What this task involves:
Copy exactly, please, each line of the data below until the line that contains "floorplan: 3295 / 410 / 1.52" has been copied, beginning at the top.

Data section:
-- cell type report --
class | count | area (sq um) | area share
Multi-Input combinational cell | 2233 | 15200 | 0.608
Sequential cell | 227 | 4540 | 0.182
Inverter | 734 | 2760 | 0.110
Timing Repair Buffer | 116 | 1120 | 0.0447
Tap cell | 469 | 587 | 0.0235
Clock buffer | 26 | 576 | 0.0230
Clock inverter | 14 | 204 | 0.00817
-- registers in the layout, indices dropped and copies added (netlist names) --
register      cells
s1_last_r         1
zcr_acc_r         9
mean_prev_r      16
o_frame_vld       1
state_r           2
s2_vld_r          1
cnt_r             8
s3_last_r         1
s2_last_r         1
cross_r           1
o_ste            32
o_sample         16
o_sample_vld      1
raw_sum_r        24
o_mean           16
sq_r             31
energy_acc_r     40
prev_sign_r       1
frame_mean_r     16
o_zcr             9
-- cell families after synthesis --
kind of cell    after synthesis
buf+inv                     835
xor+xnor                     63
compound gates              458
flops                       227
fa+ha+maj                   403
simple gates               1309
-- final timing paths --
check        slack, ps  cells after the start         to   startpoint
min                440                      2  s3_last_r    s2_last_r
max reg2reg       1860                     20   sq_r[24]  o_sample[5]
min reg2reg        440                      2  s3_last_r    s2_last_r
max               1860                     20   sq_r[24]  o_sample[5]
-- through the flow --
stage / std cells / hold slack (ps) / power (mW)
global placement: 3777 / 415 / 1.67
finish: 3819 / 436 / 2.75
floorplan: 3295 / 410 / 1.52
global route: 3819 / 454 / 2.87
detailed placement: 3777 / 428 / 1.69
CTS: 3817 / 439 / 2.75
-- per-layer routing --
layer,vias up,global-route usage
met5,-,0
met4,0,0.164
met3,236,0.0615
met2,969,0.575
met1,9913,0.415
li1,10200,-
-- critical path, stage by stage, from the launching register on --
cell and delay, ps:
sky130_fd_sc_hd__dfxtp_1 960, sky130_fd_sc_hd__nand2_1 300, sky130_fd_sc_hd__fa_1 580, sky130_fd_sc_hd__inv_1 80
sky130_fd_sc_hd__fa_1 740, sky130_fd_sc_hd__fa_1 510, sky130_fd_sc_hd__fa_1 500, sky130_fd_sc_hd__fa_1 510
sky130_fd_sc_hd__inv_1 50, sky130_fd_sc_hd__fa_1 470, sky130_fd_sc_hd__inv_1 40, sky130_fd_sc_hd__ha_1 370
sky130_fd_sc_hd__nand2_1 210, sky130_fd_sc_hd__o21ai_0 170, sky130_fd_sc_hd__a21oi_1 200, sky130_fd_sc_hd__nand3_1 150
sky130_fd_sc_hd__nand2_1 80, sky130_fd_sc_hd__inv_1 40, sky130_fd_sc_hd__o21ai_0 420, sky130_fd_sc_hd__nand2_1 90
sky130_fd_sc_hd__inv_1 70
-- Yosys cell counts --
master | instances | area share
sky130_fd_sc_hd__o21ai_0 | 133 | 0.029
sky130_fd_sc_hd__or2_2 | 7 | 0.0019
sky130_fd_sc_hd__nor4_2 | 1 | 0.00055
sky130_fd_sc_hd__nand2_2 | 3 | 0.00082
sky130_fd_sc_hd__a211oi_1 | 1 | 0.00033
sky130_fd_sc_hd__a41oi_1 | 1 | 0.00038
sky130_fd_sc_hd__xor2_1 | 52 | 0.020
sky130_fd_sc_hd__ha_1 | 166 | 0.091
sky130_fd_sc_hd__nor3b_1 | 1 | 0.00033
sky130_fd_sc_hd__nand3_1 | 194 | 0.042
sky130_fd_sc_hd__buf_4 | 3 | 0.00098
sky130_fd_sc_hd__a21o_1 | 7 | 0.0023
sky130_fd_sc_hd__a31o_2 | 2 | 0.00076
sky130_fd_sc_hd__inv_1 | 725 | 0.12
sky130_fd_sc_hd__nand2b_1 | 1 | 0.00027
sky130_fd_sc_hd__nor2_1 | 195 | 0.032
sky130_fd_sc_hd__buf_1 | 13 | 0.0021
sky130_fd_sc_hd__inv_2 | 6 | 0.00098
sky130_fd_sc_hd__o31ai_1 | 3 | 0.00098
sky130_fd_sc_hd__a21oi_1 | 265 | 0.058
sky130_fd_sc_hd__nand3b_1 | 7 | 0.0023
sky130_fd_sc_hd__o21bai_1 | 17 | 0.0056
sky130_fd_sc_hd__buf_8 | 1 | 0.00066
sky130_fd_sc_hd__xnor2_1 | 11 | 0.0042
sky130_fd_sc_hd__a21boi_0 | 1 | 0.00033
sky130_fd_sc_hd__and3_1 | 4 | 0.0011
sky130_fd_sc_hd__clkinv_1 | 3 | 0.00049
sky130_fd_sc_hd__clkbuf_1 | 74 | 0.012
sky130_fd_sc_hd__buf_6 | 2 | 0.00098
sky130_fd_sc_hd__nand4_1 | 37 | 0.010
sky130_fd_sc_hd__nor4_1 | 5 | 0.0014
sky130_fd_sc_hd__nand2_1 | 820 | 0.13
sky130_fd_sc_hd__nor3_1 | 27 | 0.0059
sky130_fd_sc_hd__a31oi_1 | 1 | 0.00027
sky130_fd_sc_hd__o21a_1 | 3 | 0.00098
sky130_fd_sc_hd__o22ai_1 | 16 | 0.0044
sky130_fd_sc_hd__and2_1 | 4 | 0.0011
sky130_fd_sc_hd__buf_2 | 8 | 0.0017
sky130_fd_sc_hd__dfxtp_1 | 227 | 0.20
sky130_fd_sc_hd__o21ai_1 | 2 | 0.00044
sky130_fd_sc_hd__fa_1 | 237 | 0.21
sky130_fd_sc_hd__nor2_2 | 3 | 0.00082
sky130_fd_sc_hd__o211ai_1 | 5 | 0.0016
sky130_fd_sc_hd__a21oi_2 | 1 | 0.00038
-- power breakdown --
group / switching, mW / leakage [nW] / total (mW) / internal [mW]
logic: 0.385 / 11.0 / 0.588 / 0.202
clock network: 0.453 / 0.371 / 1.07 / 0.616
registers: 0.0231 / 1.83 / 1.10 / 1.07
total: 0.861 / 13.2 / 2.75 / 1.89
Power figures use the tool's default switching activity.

Your solution:
-- cell type report --
class | count | area (sq um) | area share
Multi-Input combinational cell | 2233 | 15200 | 0.608
Sequential cell | 227 | 4540 | 0.182
Inverter | 734 | 2760 | 0.110
Timing Repair Buffer | 116 | 1120 | 0.0447
Tap cell | 469 | 587 | 0.0235
Clock buffer | 26 | 576 | 0.0230
Clock inverter | 14 | 204 | 0.00817
-- registers in the layout, indices dropped and copies added (netlist names) --
register      cells
s1_last_r         1
zcr_acc_r         9
mean_prev_r      16
o_frame_vld       1
state_r           2
s2_vld_r          1
cnt_r             8
s3_last_r         1
s2_last_r         1
cross_r           1
o_ste            32
o_sample         16
o_sample_vld      1
raw_sum_r        24
o_mean           16
sq_r             31
energy_acc_r     40
prev_sign_r       1
frame_mean_r     16
o_zcr             9
-- cell families after synthesis --
kind of cell    after synthesis
buf+inv                     835
xor+xnor                     63
compound gates              458
flops                       227
fa+ha+maj                   403
simple gates               1309
-- final timing paths --
check        slack, ps  cells after the start         to   startpoint
min                440                      2  s3_last_r    s2_last_r
max reg2reg       1860                     20   sq_r[24]  o_sample[5]
min reg2reg        440                      2  s3_last_r    s2_last_r
max               1860                     20   sq_r[24]  o_sample[5]
-- through the flow --
stage / std cells / hold slack (ps) / power (mW)
global placement: 3777 / 415 / 1.67
finish: 3819 / 436 / 2.75
floorplan: 3295 / 410 / 1.52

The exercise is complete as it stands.